Low Tolerance for Pain May Be Genetic
March 8, 2010 | 5:04 pm
One form of a common genetic variant may ratchet up pain sensitivity in people who have it, researchers report online March 8 in the Proceedings of the National Academy of Sciences.
The discovery could lead to more powerful pain treatments that lack the debilitating side effects of current drugs. “We could fill our clinics many times over with people with chronic pain that we can’t help with our current medications,” says neurologist and neuroscientist Stephen Waxman of Yale University School of Medicine and the Veterans Affairs Connecticut Hospital in West Haven.
In the new study, researchers led by clinical geneticist Geoffrey Woods of the Cambridge Institute for Medical Research in the United Kingdom examined the DNA of 578 people with the painful condition osteoarthritis. Woods and his colleagues searched for genetic variations that might be linked to how much pain a patient reported feeling — a subjective measure, Woods says, but currently the best researchers can do.

The team found that people who reported higher levels of pain were more likely to carry a particular DNA base, an A instead of a G, at a certain location in the gene SCN9A. The A version is found in an estimated 10 to 30 percent of people, Woods says, though its presence varies in populations of different ancestries.

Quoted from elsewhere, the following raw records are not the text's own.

File: src/rtl/axi_lite_cmd_arbiter.sv
// Two-requester round-robin arbiter in front of a single AXI-Lite master.
// It latches the winning command, issues it, waits for completion or a timeout, and routes the response back.
module axi_lite_cmd_arbiter #(
  parameter int unsigned TIMEOUT_CYCLES = 1024
) (
  input  logic        aclk,
  input  logic        areset,
  input  logic        req0_valid,
  input  logic        req1_valid,
  input  logic        req0_write,
  input  logic        req1_write,
  input  logic [31:0] req0_addr,
  input  logic [31:0] req1_addr,
  input  logic [31:0] req0_wdata,
  input  logic [31:0] req1_wdata,
  input  logic [3:0]  req0_wstrb,
  input  logic [3:0]  req1_wstrb,
  output logic        req0_ready,
  output logic        req1_ready,
  output logic        rsp0_valid,
  output logic        rsp1_valid,
  output logic [31:0] rsp_rdata,
  output logic        rsp_err,
  output logic        start_read,
  output logic        start_write,
  output logic [31:0] m_addr,
  output logic [31:0] m_wdata,
  output logic [3:0]  m_wstrb,
  input  logic        m_done,
  input  logic [31:0] m_rdata,
  input  logic [1:0]  m_resp,
  output logic        busy,
  output logic        grant_id,
  output logic        timeout_flag
);

  localparam logic [1:0] S_IDLE  = 2'd0;
  localparam logic [1:0] S_ISSUE = 2'd1;
  localparam logic [1:0] S_WAIT  = 2'd2;
  localparam logic [1:0] S_RESP  = 2'd3;

  localparam logic [15:0] CNT_LAST = 16'(TIMEOUT_CYCLES - 1);

  logic [1:0]  r_state;
  logic        r_ptr;
  logic [15:0] r_cnt;
  logic        r_grant_id;
  logic        r_timeout_flag;
  logic        r_write;
  logic [31:0] r_addr;
  logic [31:0] r_wdata;
  logic [3:0]  r_wstrb;
  logic [31:0] r_rdata;
  logic        r_err;

  logic w_any_valid;
  logic w_win_id;
  logic w_idle;

  // A lone requester wins outright; the pointer only breaks ties.
  always_comb begin
    w_any_valid = req0_valid | req1_valid;
    w_win_id    = 1'b0;
    if (req0_valid && req1_valid) begin
      w_win_id = r_ptr;
    end else if (req1_valid) begin
      w_win_id = 1'b1;
    end
  end

  assign w_idle = (r_state == S_IDLE) && !areset;

  assign req0_ready  = w_idle && w_any_valid && !w_win_id;
  assign req1_ready  = w_idle && w_any_valid &&  w_win_id;
  assign start_write = (r_state == S_ISSUE) && !areset &&  r_write;
  assign start_read  = (r_state == S_ISSUE) && !areset && !r_write;
  assign rsp0_valid  = (r_state == S_RESP) && !areset && !r_grant_id;
  assign rsp1_valid  = (r_state == S_RESP) && !areset &&  r_grant_id;

  assign busy         = (r_state != S_IDLE);
  assign grant_id     = r_grant_id;
  assign timeout_flag = r_timeout_flag;
  assign rsp_rdata    = r_rdata;
  assign rsp_err      = r_err;
  assign m_addr       = r_addr;
  assign m_wdata      = r_wdata;
  assign m_wstrb      = r_wstrb;

  always_ff @(posedge aclk) begin
    if (areset) begin
      r_state        <= S_IDLE;
      r_ptr          <= 1'b0;
      r_cnt          <= '0;
      r_grant_id     <= 1'b0;
      r_timeout_flag <= 1'b0;
      r_write        <= 1'b0;
      r_addr         <= '0;
      r_wdata        <= '0;
      r_wstrb        <= '0;
      r_rdata        <= '0;
      r_err          <= 1'b0;
    end else begin
      case (r_state)
        S_IDLE: begin
          if (w_any_valid) begin
            r_grant_id <= w_win_id;
            r_write    <= w_win_id ? req1_write : req0_write;
            r_addr     <= w_win_id ? req1_addr  : req0_addr;
            r_wdata    <= w_win_id ? req1_wdata : req0_wdata;
            r_wstrb    <= w_win_id ? req1_wstrb : req0_wstrb;
            r_state    <= S_ISSUE;
          end
        end
        S_ISSUE: begin
          r_cnt   <= '0;
          r_state <= S_WAIT;
        end
        S_WAIT: begin
          // Completion wins over a timeout expiring in the same cycle.
          if (m_done) begin
            r_rdata <= r_write ? '0 : m_rdata;
            r_err   <= (m_resp != 2'b00);
            r_state <= S_RESP;
          end else if (r_cnt == CNT_LAST) begin
            r_rdata        <= '0;
            r_err          <= 1'b1;
            r_timeout_flag <= 1'b1;
            r_state        <= S_RESP;
          end else begin
            r_cnt <= r_cnt + 16'd1;
          end
        end
        S_RESP: begin
          r_ptr   <= ~r_grant_id;
          r_state <= S_IDLE;
        end
        default: r_state <= S_IDLE;
      endcase
    end
  end

endmodule

File: config.mk
export PLATFORM = sky130hd
export DESIGN_NAME = axi_lite_cmd_arbiter
export DESIGN_NICKNAME = d
export VERILOG_FILES = /design/src/rtl/axi_lite_cmd_arbiter.sv
export SDC_FILE = /design/constraint.sdc
export NUM_CORES = 1
export LEC_CHECK = 0
export CAP_MARGIN = 30
export CELL_PAD_IN_SITES_DETAIL_PLACEMENT = 0
export CELL_PAD_IN_SITES_GLOBAL_PLACEMENT = 1
export CORE_ASPECT_RATIO = 1.25
export CORE_MARGIN = 2
export CORE_UTILIZATION = 30
export DETAILED_ROUTE_END_ITERATION = 10
export PLACE_DENSITY = 0.82
export SLEW_MARGIN = 20
export SYNTH_ARGS = -nofsm -noshare
export SYNTH_HDL_FRONTEND = slang
export SYNTH_SLANG_ARGS = --single-unit
File: constraint.sdc
create_clock -name aclk -period 5.4 [get_ports aclk]
set_input_delay 1.08 -clock aclk [delete_from_list [all_inputs] [get_ports aclk]]
set_output_delay 1.08 -clock aclk [all_outputs]
set_load 0.01 [all_outputs]
[Word-level counts from Yosys, hierarchy flattened]
Cells that the tools add are included.
Storage, ports and cells
  register bits after elaboration: 123
  input bits: 177
  output and inout port bits: 110
  word-level logic and storage cells: 66
Cells by class
  add/subtract/negate cells: 1
  eq/ne operators: 8
  multiplexer cells: 18
  bitwise gates (word level): 3
  reduce and logical (&&, ||, !) cells: 25
Operator list (count)
  32-bit 2-to-1 mux: 5
  16-bit 2-to-1 mux: 2
  16-bit one-hot mux with 2 select lines: 1
  16-bit by 1-bit adder with 16-bit output (second input constant): 1
  16-bit by 10-bit equality test with 1-bit output (second input constant): 1
  1-bit logical AND: 11
  2-bit one-hot mux with 4 select lines: 1
  2-bit nonzero test: 4
  2-bit 2-to-1 mux: 3
  2-bit != test (second input constant): 3
  2-bit AND reduction: 3
  3-bit AND reduction: 2
  1-bit 2-to-1 mux: 5
  2-bit equality test (second input constant): 2
  1-bit logical NOT: 4
  4-bit 2-to-1 mux: 1
  3-bit != test (second input constant): 1
  2-bit by 1-bit equality test with 1-bit output (second input constant): 1
  2-bit logical NOT: 1
  1-bit NOT: 2
  1-bit OR: 1

[Longest topological paths before layout]
Gate-level depths: netlist of the first run.
  depth in word-level cells: 4
  mapped depth: 9
  depth with buffers taken out: 6

[Least setup slack after synthesis of the first run]
No wires, ideal clock.
  kind: input port to output port
  start point: in req0_valid
  end point: out req0_ready
  arrival time: 2274 ps
  required time: 4320 ps
  slack: 2046 ps
  stages: 5
  buffers on the path: 2
  cells stage by stage: inv_1 > o21ai_0 > clkbuf_1 > buf_1 > nor3b_1
Between the ends
  cells in the longest elaborated chain, start to end: 4
  elaborated cells on any way between the ends: 6
  classes of those cells: 1 x mux; 1 x bitwise; 4 x reduce/logical
RTL lines
  from (decl): line 8  | input logic req0_valid,
  1-bit logical AND: line 64  | if (req0_valid && req1_valid) begin
  1-bit 2-to-1 mux: line 64
  1-bit logical NOT: line 73  | assign req0_ready = w_idle && w_any_valid && !w_win_id;
  1-bit logical AND *: line 73
  to (decl): line 18  | output logic req0_ready,
Mark *: on every way between the ends. The rest lies on a longest branch, timed or not.

[Final worst setup path of the first run]
Ends and elaborated chain as after synthesis.

==> results of run 1 <==
[per-stage QoR]
step | hold slack (ps) | setup WS [ps] | cell area, sq um | cells | total power, mW
final | 476 | 1750 | 8870 | 1037 | 3.67
after global routing | 495 | 1660 | 8870 | 1037 | 3.90
after CTS | 483 | 1740 | 8870 | 1037 | 3.72
after detailed placement | 463 | 1760 | 8300 | 1005 | 2.62
after global placement | 453 | 1770 | 8300 | 1005 | 2.59
after floorplan | 455 | 2050 | 5310 | 534 | 1.93
[cell type report]
class                   instances  area, sq um  share of cell area
multi-input cells             359         2620               0.296
well taps                     224          280              0.0316
repair buffers                293         2910               0.329
inverters                       6         22.5             0.00254
clock inverters                11          114              0.0128
clock buffers                  21          450              0.0508
flip-flops and latches        123         2460               0.278
[sequential cells by signal (all words and copies together), names as in the netlist]
register	cells
r_cnt	16
timeout_flag	1
r_ptr	1
m_addr	32
m_wstrb	4
rsp_err	1
r_write	1
rsp_rdata	32
m_wdata	32
grant_id	1
r_state	2
[worst reg2reg max path: cells and delay by family, from the launching register on]
family / cells / cell delay [ps]
AO/OA/AOI/OAI: 2 / 1270
flip-flops: 1 / 380
adder cells (fa/ha/maj): 1 / 270
AND/OR/NAND/NOR: 2 / 550
[synthesized netlist by cell type (all sizes together) (2+ instances only)]
cell      n
a211oi   70
a21oi    15
a22o     32
a311oi    2
and4      5
buf      17
clkbuf   29
dfxtp   123
ha        6
inv       6
mux2      2
mux2i    71
nand2    10
nand2b    6
nand3     5
nand3b    2
nand4     4
nor2     77
nor2b     2
nor3      5
nor3b     5
o211ai    6
o21ai     4
o311ai    5
o41ai     2
or3       6
or4       5
[routing by layer]
layer	vias to the layer above	part of all wire
li1	2535	-
met5	-	0
met2	201	0.50
met4	0	0.024
met1	2342	0.39
met3	30	0.086
[worst paths after layout]
kind / slack, ps / depth (start not counted) / endpoint / start
setup reg to reg: 2840 / 5 / r_cnt[4] / r_cnt[0]
setup / recovery: 1750 / 5 / req0_ready / req0_valid
hold reg to reg: 480 / 1 / rsp_rdata[19] / rsp_rdata[19]
hold / removal: 480 / 1 / rsp_rdata[19] / rsp_rdata[19]
[kinds of logic after synthesis]
group | synth area share
AO/OA/AOI/OAI | 0.210
AND/OR/NAND/NOR | 0.128
flip-flops | 0.464
multiplexers | 0.138
buffers and inverters | 0.0464
adder cells (fa/ha/maj) | 0.0141
[cells in the final DEF, fill, tap and decap left out, types with 2 or more instances in the layout]
cell	n
clkinv_4	4
ha_1	6
inv_1	6
or4_1	5
or3_1	6
nor2b_1	2
clkdlybuf4s50_1	285
clkbuf_1	3
nand4_1	4
inv_6	3
a22o_1	32
nand3_1	5
o311ai_1	4
clkinvlp_4	3
mux2i_1	71
nor3b_1	5
a21oi_2	2
nor3_1	4
clkbuf_16	17
o211ai_1	6
dfxtp_1	123
a21oi_1	13
nor2_1	76
and4_1	5
nand2b_1	6
nand3b_1	2
o21ai_0	2
buf_4	8
nand2_1	10
a211oi_1	70
[power groups by stage]
stage	clock, mW	sequential (mW)	combinational [mW]
after floorplan	0	1.33	0.601
after global placement	0	1.25	1.34
after detailed placement	0	1.25	1.36
after CTS	1.11	1.24	1.37
after global routing	1.15	1.27	1.48
final	1.08	1.24	1.35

This gene version may set the pain threshold, he says. “You’re more sensitive to pain.”
The same trend — higher pain levels reported by people who carried the A — held true in cohorts of people with other painful conditions including sciatica, phantom limb syndrome and lumbar discectomy. The A variant wasn’t strongly associated with higher pain scores in patients with chronic pancreatitis, however. Woods says that might change as more people are added to the study..."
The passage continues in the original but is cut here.